Batch email sending triggers 429

Hi Nylas Team,

We are a paying customer and have recently seen a significant increase in our usage. As a result, we are frequently encountering 429 errors, especially for our connected Google accounts.

I’ve read the rate limit documentation (Nylas API and provider rate limits | Docs), and I understand that Google uses a quota-based system (e.g., 100 units per send). We are trying to build a robust queueing system to manage this.

My main question is: Does Nylas perform any background API calls (e.g., syncing new emails) that would consume our Google API quota?

We’re trying to build a local rate limiter, but it’s difficult to predict the total quota usage if there are “hidden” requests from Nylas. Any guidance or best practices on how to reliably manage Google’s quota when sending emails at scale would be greatly appreciated.

Or when google’s email encounters 429, how can one determine if the quota has been exhausted at the day, minute, or second level

The error code I received is like this: {‘error’: {‘message’: ‘Activity limit reached’, ‘provider_error’: {‘error’: {‘code’: 429, ‘message’: ‘User-rate limit exceeded. Retry after 2026-01-08T09:26:53.594Z (Mail sending)’}}, ‘type’: ‘quota_exceeded_error’}, ‘request_id’: ‘3305114997-9753c430-2599-4bcc-8f25-9165b071227a’}, does it mean that I can cool grantid to 2026-01-08T09:26:53.594Z before sending

Hello,

We’d be happy to help.

The short answer: Yes, Nylas does make background sync calls. The good news is that background sync operations consume a negligible fraction (~0.5%) of your available quota. Your rate limiter primarily needs to manage send operations at approximately 2 sends per second per user to stay within quota.

That’s correct. We recommend following the Retry-After header. To avoid rate limits when fetching data, we suggest listening to our webhooks and maintaining a local cache so you don’t need to fetch from the provider each time. Since send operations consume the most units, this is the area you’ll need to monitor most closely.

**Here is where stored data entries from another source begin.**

<file path="src/rtl/clkmgmt_pkg.sv">
package clkmgmt_pkg;
  localparam int SPEED_W  = 2;
  localparam int REG_W    = 4;
  localparam int KEEP_BIT = 3;
  localparam int SRC_BIT  = 2;
  localparam int MAXCODE  = (1 << SPEED_W) - 1;
  // largest divisor is 2 << MAXCODE, so the count needs 1 << SPEED_W bits
  localparam int CNT_W    = 1 << SPEED_W;

  typedef struct packed {
    logic               srcChange;
    logic               reqSrc;
    logic [SPEED_W-1:0] reqSpeed;
  } ctrlStrobe_t;

  function automatic logic [CNT_W-1:0] lastCount(input logic [SPEED_W-1:0] code);
    logic [CNT_W:0] span;
    span = (CNT_W+1)'(2) << (MAXCODE - int'(code));
    return CNT_W'(span - 1'b1);
  endfunction
endpackage

</file>
<file path="src/rtl/clkmgmt_ctrl.sv">
module clkmgmt_ctrl
  import clkmgmt_pkg::*;
#(
  parameter int ADDR_W = 4,
  parameter logic [ADDR_W-1:0] CTRL_ADDR = 4'hE
) (
  input  logic              clk,
  input  logic              rst_n,
  input  logic [ADDR_W-1:0] busAddr,
  input  logic              busWrEn,
  input  logic [REG_W-1:0]  busWrData,
  output logic [REG_W-1:0]  busRdData,
  input  logic              subTick,
  input  logic              sleepMode,
  input  logic              periphFromXtal,
  output logic              periphTick,
  output logic [REG_W-1:0]  ctrlWord,
  output ctrlStrobe_t       strobe
);
  logic hit;
  logic srcFlip;
  logic periphAllow;

  assign hit     = (busAddr == CTRL_ADDR);
  assign srcFlip = busWrEn && hit && (busWrData[SRC_BIT] != ctrlWord[SRC_BIT]);

  always_ff @(posedge clk) begin
    if (!rst_n) begin
      ctrlWord         <= '1;
      strobe.srcChange <= 1'b0;
    end else begin
      strobe.srcChange <= srcFlip;
      if (busWrEn && hit) ctrlWord <= busWrData;
    end
  end

  assign strobe.reqSrc   = ctrlWord[SRC_BIT];
  assign strobe.reqSpeed = ctrlWord[SPEED_W-1:0];
  assign busRdData       = hit ? ctrlWord : '0;

  // a crystal-fed peripheral clock can never be stopped
  assign periphAllow = !sleepMode || ctrlWord[KEEP_BIT] || periphFromXtal;

  always_ff @(posedge clk) begin
    if (!rst_n) periphTick <= 1'b0;
    else        periphTick <= subTick && periphAllow;
  end
endmodule

</file>
<file path="src/rtl/clkmgmt_datapath.sv">
module clkmgmt_datapath
  import clkmgmt_pkg::*;
(
  input  logic        clk,
  input  logic        rst_n,
  input  ctrlStrobe_t strobe,
  input  logic        rcTick,
  input  logic        altTick,
  output logic        sysTick
);
  logic               actSrc;
  logic [SPEED_W-1:0] actSpeed;
  logic [SPEED_W-1:0] effSpeed;
  logic [CNT_W-1:0]   cnt;
  logic               srcTick;
  logic               atEnd;

  assign srcTick  = actSrc ? rcTick : altTick;
  // at a period boundary the requested speed is adopted at once
  assign effSpeed = (cnt == '0) ? strobe.reqSpeed : actSpeed;
  assign atEnd    = (cnt == lastCount(effSpeed));

  always_ff @(posedge clk) begin
    if (!rst_n) begin
      actSrc   <= 1'b1;
      actSpeed <= '1;
      cnt      <= '0;
      sysTick  <= 1'b0;
    end else if (strobe.srcChange) begin
      actSrc   <= strobe.reqSrc;
      actSpeed <= strobe.reqSpeed;
      cnt      <= '0;
      sysTick  <= 1'b0;
    end else begin
      actSpeed <= effSpeed;
      sysTick  <= srcTick && atEnd;
      if (srcTick) cnt <= atEnd ? '0 : cnt + 1'b1;
    end
  end
endmodule

</file>
<file path="src/rtl/clk_mgmt_unit.sv">
module clk_mgmt_unit
  import clkmgmt_pkg::*;
(
  input  logic             clk,
  input  logic             rst_n,
  input  logic [3:0]       busAddr,
  input  logic             busWrEn,
  input  logic [REG_W-1:0] busWrData,
  output logic [REG_W-1:0] busRdData,
  input  logic             rcTick,
  input  logic             altTick,
  input  logic             subTick,
  input  logic             sleepMode,
  input  logic             periphFromXtal,
  output logic             sysTick,
  output logic             periphTick
);
  ctrlStrobe_t      strobe;
  logic [REG_W-1:0] ctrlWord;

  clkmgmt_ctrl #(.ADDR_W(4), .CTRL_ADDR(4'hE)) i_ctrl (
    .clk(clk), .rst_n(rst_n), .busAddr(busAddr), .busWrEn(busWrEn),
    .busWrData(busWrData), .busRdData(busRdData), .subTick(subTick),
    .sleepMode(sleepMode), .periphFromXtal(periphFromXtal),
    .periphTick(periphTick), .ctrlWord(ctrlWord), .strobe(strobe)
  );

  clkmgmt_datapath i_dp (
    .clk(clk), .rst_n(rst_n), .strobe(strobe),
    .rcTick(rcTick), .altTick(altTick), .sysTick(sysTick)
  );
endmodule

</file>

Let me know if you have any question.

Many thanks,
Samuel R.
Support Engineer, Nylas

Thank you very much for your help. I asked through ask ai that the reretry header is not supported. Do you mean that I can parse the reretry in the nylas api response header like Microsoft’s header to obtain the cooldown time in seconds

Hello,

Apologies for the confusion.

No, Google does not return a standard Retry-After HTTP header. Instead, Google embeds the retry timestamp in the error message body. Nylas parses this timestamp from the error body.

Since Google’s retry information is located in the error body rather than the header:

  • Check for the Retry-After header in 429 responses from Nylas. We extract and forward it when possible.

  • If no header is present, fall back to a 1-second backoff. Google’s quota resets every second.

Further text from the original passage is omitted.